Restate the opening lines of the material below word for word, stopping after the line that contains "set_clock_uncertainty 0.1 [all_clocks]".

__Data provided__:
_ _ _ _ _

===== config.mk =====
export PLATFORM = sky130hd
export DESIGN_NAME = lzbd_queue
export DESIGN_NICKNAME = d
export VERILOG_FILES = /design/src/hw/rtl/lzbd_pkg.sv /design/src/hw/rtl/lzbd_queue.sv
export SDC_FILE = /design/constraint.sdc
export NUM_CORES = 1
export LEC_CHECK = 0
export BUFFER_PORTS_ARGS = -buffer_cell sky130_fd_sc_hd__buf_2
export CAP_MARGIN = 25
export CORE_ASPECT_RATIO = 0.5
export CORE_UTILIZATION = 50
export CTS_CLUSTER_DIAMETER = 30
export DETAILED_ROUTE_END_ITERATION = 6
export GPL_TIMING_DRIVEN = 0
export PLACE_DENSITY_LB_ADDON = 0.25
export SYNTH_ARGS = -nofsm -noshare
export SYNTH_HDL_FRONTEND = slang
export SYNTH_SLANG_ARGS = --single-unit

===== constraint.sdc =====
create_clock -name clk -period 2.3 [get_ports clk]
set_clock_uncertainty 0.1 [all_clocks]
set_input_delay 0.115 -clock clk [delete_from_list [all_inputs] [get_ports clk]]
set_output_delay 0.115 -clock clk [all_outputs]
set_load 0.03 [all_outputs]

===== src/hw/rtl/lzbd_pkg.sv =====
// ----------------------------------------------------------------------------
// lzbd_pkg
// Types and constants shared by the LZ4 block decompressor modules.
// ----------------------------------------------------------------------------
`default_nettype none

package lzbd_pkg;

    localparam int unsigned ADDR_W      = 16;
    localparam int unsigned LEN_W       = 32;
    localparam int unsigned QUEUE_DEPTH = 4;

    localparam logic [3:0] NIB_EXT    = 4'hF;
    localparam logic [7:0] BYTE_EXT   = 8'hFF;
    localparam logic [3:0] MATCH_BIAS = 4'd4;

    typedef enum logic [2:0] {
        ST_OK      = 3'd0,
        ST_REFUSED = 3'd1,
        ST_IDLE    = 3'd2,
        ST_BADOFF  = 3'd3,
        ST_TRUNC   = 3'd4,
        ST_OVER    = 3'd5,
        ST_DISCARD = 3'd6
    } status_t;

    // Input word
    typedef struct packed {
        logic       command;
        logic [7:0] in_byte;
        logic       in_last;
    } item_t;

    // Result word
    typedef struct packed {
        logic       out_valid;
        logic [7:0] out_byte;
        status_t    status;
        logic       copy_pending;
        logic       block_done;
    } result_t;

    // Classified operation from parser to history engine
    typedef struct packed {
        logic              writes;
        logic              is_copy;
        logic [7:0]        lit;
        logic [ADDR_W-1:0] src;
        logic [ADDR_W-1:0] wr_addr;
        status_t           status;
        logic              pending;
        logic              done;
    } op_t;

endpackage

`default_nettype wire


===== src/hw/rtl/lzbd_queue.sv =====
// ----------------------------------------------------------------------------
// lzbd_queue
// Small FIFO of classified operations between parser and history engine.
// ----------------------------------------------------------------------------
`default_nettype none

module lzbd_queue
    import lzbd_pkg::*;
(
    input  wire logic clk,
    input  wire logic rst_n,
    input  wire logic push,
    input  wire op_t  din,
    output logic      full,
    input  wire logic pop,
    output op_t       dout,
    output logic      empty
);

    localparam int unsigned PW = $clog2(QUEUE_DEPTH);

    op_t               slot_reg [QUEUE_DEPTH];
    logic [PW-1:0]     wr_ptr_reg;
    logic [PW-1:0]     rd_ptr_reg;
    logic [PW:0]       count_reg;

    assign full  = (count_reg == (PW + 1)'(QUEUE_DEPTH));
    assign empty = (count_reg == '0);
    assign dout  = slot_reg[rd_ptr_reg];

    // Store pushed word
    always_ff @(posedge clk)
    begin
        if (push)
            slot_reg[wr_ptr_reg] <= din;
    end

    // Advance pointers and occupancy
    always_ff @(posedge clk or negedge rst_n)
    begin
        if (!rst_n)
        begin
            wr_ptr_reg <= '0;
            rd_ptr_reg <= '0;
            count_reg  <= '0;
        end
        else
        begin
            if (push)
                wr_ptr_reg <= wr_ptr_reg + PW'(1);
            if (pop)
                rd_ptr_reg <= rd_ptr_reg + PW'(1);
            if (push && !pop)
                count_reg <= count_reg + (PW + 1)'(1);
            else if (pop && !push)
                count_reg <= count_reg - (PW + 1)'(1);
        end
    end

endmodule

`default_nettype wire


== After elaboration in Yosys (flattened, before gate mapping) ==
Memory sizes are Yosys's and may differ from the RTL's.
Index checks and enable logic that the tools add are counted.

* Register bits after elaboration: 7
* Memory bits (writable): 188
* Input bits: 51
* Output and inout port bits: 49
* Logic and storage cells: 19
* Memories kept: 1

* Add/subtract/negate cells: 4
* Equal/unequal tests: 1
* Mux-type cells: 4
* Reduce and logical (&&, ||, !) cells: 6

{| class="wikitable"
|+ Memories
! name !! words !! bits a word !! rd ports !! clocked after memory_dff !! wr ports !! RTL line !! text
|-
| slot_reg || 4 || 47 || 1 || 0 || 1 || lzbd_queue.sv:22 || <nowiki>op_t slot_reg [QUEUE_DEPTH];</nowiki>
|}

{| class="wikitable"
|+ Operator list
! kind !! number
|-
| 3-bit 2-to-1 mux || 2
|-
| 2-bit by 1-bit adder with 2-bit output, second input constant || 2
|-
| 3-bit by 1-bit adder with 3-bit output, second input constant || 1
|-
| 3-bit equality test, second input constant || 1
|-
| 3-bit logical NOT || 1
|-
| 3-bit by 1-bit subtractor with 3-bit output, second input constant || 1
|-
| 1-bit logical AND || 2
|-
| 1-bit logical NOT || 2
|-
| 1-bit 2-to-1 mux || 2
|-
| 2-bit nonzero test || 1
|}

== Longest topological paths before layout ==
* Word-level depth: 4
* Gate-level depth with buffers: 7
* Gate-level depth less buffers: 7

== Least setup slack after synthesis ==
OpenSTA, ideal clock, no wires.

* Path type: register to register
* Start point: register wr_ptr_reg[0]
* End point: memory slot_reg[2][0] (netlist bit) (enable)
* Data arrival time: 1.740 ns
* Setup slack: 0.051 ns
* Cell stages (with the launch flop): 4
* Clock period less this slack: 2.249 ns
* Path through: dfrtp_1 inv_1 ha_1 and2_1

{| class="wikitable"
|+ RTL lines
! what !! RTL line !! text
|-
| from (decl) || lzbd_queue.sv:23 || <nowiki>logic [PW-1:0] wr_ptr_reg;</nowiki>
|-
| from (signal assigned) || lzbd_queue.sv:50 || <nowiki>wr_ptr_reg <= wr_ptr_reg + PW'(1);</nowiki>
|-
| to (decl) || lzbd_queue.sv:22 ||
|}

Straight into the memory's write port.
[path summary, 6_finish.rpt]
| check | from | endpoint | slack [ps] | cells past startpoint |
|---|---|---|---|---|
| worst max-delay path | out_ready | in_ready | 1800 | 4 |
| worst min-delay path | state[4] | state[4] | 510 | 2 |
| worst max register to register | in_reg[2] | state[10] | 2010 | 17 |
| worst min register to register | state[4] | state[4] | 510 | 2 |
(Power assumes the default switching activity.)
`config.mk`:
```
export PLATFORM = sky130hd
export DESIGN_NAME = tlpt_front
export DESIGN_NICKNAME = d
export VERILOG_FILES = /design/src/rtl/core/tlpt_pkg.sv /design/src/rtl/core/tlpt_front.sv
export SDC_FILE = /design/constraint.sdc
export NUM_CORES = 1
export LEC_CHECK = 0
export ABC_CLOCK_PERIOD_IN_PS = 3280
export BUFFER_PORTS_ARGS = -buffer_cell sky130_fd_sc_hd__buf_2
export CORE_MARGIN = 2
export CORE_UTILIZATION = 36
export DETAILED_ROUTE_END_ITERATION = 16
export PLACE_DENSITY = 0.71
export SKIP_CTS_REPAIR_TIMING = 1
export SYNTH_ARGS = -nofsm -noshare
export SYNTH_HDL_FRONTEND = slang
export SYNTH_SLANG_ARGS = --single-unit
```
`constraint.sdc`:
```
create_clock -name clk -period 3.28 [get_ports clk]
set_input_delay 0.164 -clock clk [delete_from_list [all_inputs] [get_ports clk]]
set_output_delay 0.164 -clock clk [all_outputs]
set_load 0.01 [all_outputs]
```
`src/rtl/core/tlpt_pkg.sv`:
```
// tlpt_pkg: command and internal operation codes plus fixed port widths
// for the two-level page translated memory core
// no dependencies
package tlpt_pkg;

	localparam int CMD_W     = 2;
	localparam int PROC_ID_W = 2;
	localparam int SLOT_ID_W = 3;
	localparam int KEY_W     = 5;
	localparam int FRAME_W   = 6;
	localparam int VADDR_W   = 20;
	localparam int DATA_W    = 8;

	typedef logic [CMD_W-1:0] cmd_t;

	localparam cmd_t CMD_SEG_SET  = 2'd0;
	localparam cmd_t CMD_PAGE_SET = 2'd1;
	localparam cmd_t CMD_READ     = 2'd2;
	localparam cmd_t CMD_WRITE    = 2'd3;

	// operation as classified by the front end
	localparam int OP_W = 3;
	typedef logic [OP_W-1:0] op_t;

	localparam op_t OP_SEG_WR  = 3'd0;
	localparam op_t OP_PAGE_WR = 3'd1;
	localparam op_t OP_READ    = 3'd2;
	localparam op_t OP_WRITE   = 3'd3;
	localparam op_t OP_NOP     = 3'd4;
	localparam op_t OP_FAULT   = 3'd5;

endpackage

```
`src/rtl/core/tlpt_front.sv`:
```
// tlpt_front: input register stage that classifies each command and splits
// the virtual address, then hands the entry to the queue
// depends on tlpt_pkg
module tlpt_front #(
	parameter int OFFSET_BITS = 10,
	parameter int PAGE_BITS   = 5,
	parameter int SEG_BITS    = 5,
	parameter int FRAME_BITS  = 6,
	parameter int NUM_PROCS   = 4,
	parameter int SLOTS       = 8,
	parameter int ENT_W       = 64
) (
	input  logic                           clk,
	input  logic                           arst_n,
	input  logic                           clearing,
	input  logic                           in_valid,
	output logic                           in_ready,
	input  tlpt_pkg::cmd_t                 cmd,
	input  logic [tlpt_pkg::PROC_ID_W-1:0] proc_id,
	input  logic [tlpt_pkg::SLOT_ID_W-1:0] seg_slot,
	input  logic [tlpt_pkg::SLOT_ID_W-1:0] page_slot,
	input  logic [tlpt_pkg::KEY_W-1:0]     key_index,
	input  logic [tlpt_pkg::FRAME_W-1:0]   frame,
	input  logic                           entry_valid,
	input  logic [tlpt_pkg::VADDR_W-1:0]   vaddr,
	input  logic [tlpt_pkg::DATA_W-1:0]    write_data,
	output logic                           q_valid,
	input  logic                           q_ready,
	output logic [ENT_W-1:0]               q_data
);
	import tlpt_pkg::*;

	localparam int PROC_W = (NUM_PROCS > 1) ? $clog2(NUM_PROCS) : 1;
	localparam int SLOT_W = (SLOTS > 1) ? $clog2(SLOTS) : 1;
	localparam int LOW_W  = OFFSET_BITS + PAGE_BITS + SEG_BITS;
	localparam int VX_W   = LOW_W + VADDR_W;

	typedef struct packed {
		op_t                    op;
		logic [PROC_W-1:0]      proc;
		logic [SLOT_W-1:0]      sslot;
		logic [SLOT_W-1:0]      pslot;
		logic [SEG_BITS-1:0]    skey;
		logic [PAGE_BITS-1:0]   pkey;
		logic [FRAME_BITS-1:0]  frame;
		logic                   ev;
		logic [SEG_BITS-1:0]    seg;
		logic [PAGE_BITS-1:0]   page;
		logic [OFFSET_BITS-1:0] off;
		logic [DATA_W-1:0]      wdata;
	} ent_t;

	logic [VX_W-1:0]    vx;
	logic [VADDR_W-1:0] va_high;
	logic               proc_ok;
	logic               sslot_ok;
	logic               pslot_ok;
	ent_t               ent;
	ent_t               ent_s1;
	logic               valid_s1;

	assign vx       = VX_W'(vaddr);
	assign va_high  = vx[VX_W-1:LOW_W];
	assign proc_ok  = 32'(proc_id) < NUM_PROCS;
	assign sslot_ok = 32'(seg_slot) < SLOTS;
	assign pslot_ok = 32'(page_slot) < SLOTS;

	always_comb begin
		ent.proc  = PROC_W'(proc_id);
		ent.sslot = SLOT_W'(seg_slot);
		ent.pslot = SLOT_W'(page_slot);
		ent.skey  = SEG_BITS'(key_index);
		ent.pkey  = PAGE_BITS'(key_index);
		ent.frame = FRAME_BITS'(frame);
		ent.ev    = entry_valid;
		ent.seg   = vx[OFFSET_BITS+PAGE_BITS +: SEG_BITS];
		ent.page  = vx[OFFSET_BITS +: PAGE_BITS];
		ent.off   = vx[OFFSET_BITS-1:0];
		ent.wdata = write_data;
		unique case (cmd) inside
			CMD_SEG_SET: begin
				ent.op = (proc_ok && sslot_ok) ? OP_SEG_WR : OP_NOP;
			end
			CMD_PAGE_SET: begin
				ent.op = (proc_ok && sslot_ok && pslot_ok) ? OP_PAGE_WR : OP_NOP;
			end
			CMD_READ, CMD_WRITE: begin
				// segment bits that do not fit in SEG_BITS can never match
				if (!proc_ok || (va_high != '0)) begin
					ent.op = OP_FAULT;
				end else begin
					ent.op = (cmd == CMD_READ) ? OP_READ : OP_WRITE;
				end
			end
			default: begin
				ent.op = OP_NOP;
			end
		endcase
	end

	assign in_ready = !clearing && (!valid_s1 || q_ready);

	always_ff @(posedge clk or negedge arst_n) begin
		if (!arst_n) begin
			valid_s1 <= 1'b0;
		end else if (in_valid && in_ready) begin
			valid_s1 <= 1'b1;
		end else if (q_ready) begin
			valid_s1 <= 1'b0;
		end
	end

	always_ff @(posedge clk) begin
		if (in_valid && in_ready) begin
			ent_s1 <= ent;
		end
	end

	assign q_valid = valid_s1;
	assign q_data  = ent_s1;

endmodule

```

_ _ _ _ _

__Task response__:
===== config.mk =====
export PLATFORM = sky130hd
export DESIGN_NAME = lzbd_queue
export DESIGN_NICKNAME = d
export VERILOG_FILES = /design/src/hw/rtl/lzbd_pkg.sv /design/src/hw/rtl/lzbd_queue.sv
export SDC_FILE = /design/constraint.sdc
export NUM_CORES = 1
export LEC_CHECK = 0
export BUFFER_PORTS_ARGS = -buffer_cell sky130_fd_sc_hd__buf_2
export CAP_MARGIN = 25
export CORE_ASPECT_RATIO = 0.5
export CORE_UTILIZATION = 50
export CTS_CLUSTER_DIAMETER = 30
export DETAILED_ROUTE_END_ITERATION = 6
export GPL_TIMING_DRIVEN = 0
export PLACE_DENSITY_LB_ADDON = 0.25
export SYNTH_ARGS = -nofsm -noshare
export SYNTH_HDL_FRONTEND = slang
export SYNTH_SLANG_ARGS = --single-unit

===== constraint.sdc =====
create_clock -name clk -period 2.3 [get_ports clk]
set_clock_uncertainty 0.1 [all_clocks]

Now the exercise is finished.